DATA FOR ANALYSIS →
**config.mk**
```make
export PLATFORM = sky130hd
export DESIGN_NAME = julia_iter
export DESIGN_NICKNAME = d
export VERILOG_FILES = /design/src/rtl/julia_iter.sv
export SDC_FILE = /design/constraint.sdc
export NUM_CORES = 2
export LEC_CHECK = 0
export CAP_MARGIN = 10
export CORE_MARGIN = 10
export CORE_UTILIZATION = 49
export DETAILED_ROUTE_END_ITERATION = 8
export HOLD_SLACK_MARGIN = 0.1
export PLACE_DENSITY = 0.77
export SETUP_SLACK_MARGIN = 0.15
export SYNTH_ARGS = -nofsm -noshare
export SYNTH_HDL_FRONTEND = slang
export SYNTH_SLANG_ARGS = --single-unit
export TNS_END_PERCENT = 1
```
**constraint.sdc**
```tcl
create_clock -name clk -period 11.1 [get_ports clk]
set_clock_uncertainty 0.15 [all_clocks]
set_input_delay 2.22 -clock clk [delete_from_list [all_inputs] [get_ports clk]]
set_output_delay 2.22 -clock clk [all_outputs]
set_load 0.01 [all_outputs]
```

REQUIREMENT → In this exercise, repeat all entries exactly.

ANSWER FOR THE TASK →
**config.mk**
```make
export PLATFORM = sky130hd
export DESIGN_NAME = julia_iter
export DESIGN_NICKNAME = d
export VERILOG_FILES = /design/src/rtl/julia_iter.sv
export SDC_FILE = /design/constraint.sdc
export NUM_CORES = 2
export LEC_CHECK = 0
export CAP_MARGIN = 10
export CORE_MARGIN = 10
export CORE_UTILIZATION = 49
export DETAILED_ROUTE_END_ITERATION = 8
export HOLD_SLACK_MARGIN = 0.1
export PLACE_DENSITY = 0.77
export SETUP_SLACK_MARGIN = 0.15
export SYNTH_ARGS = -nofsm -noshare
export SYNTH_HDL_FRONTEND = slang
export SYNTH_SLANG_ARGS = --single-unit
export TNS_END_PERCENT = 1
```
**constraint.sdc**
```tcl
create_clock -name clk -period 11.1 [get_ports clk]
set_clock_uncertainty 0.15 [all_clocks]
set_input_delay 2.22 -clock clk [delete_from_list [all_inputs] [get_ports clk]]
set_output_delay 2.22 -clock clk [all_outputs]
set_load 0.01 [all_outputs]
```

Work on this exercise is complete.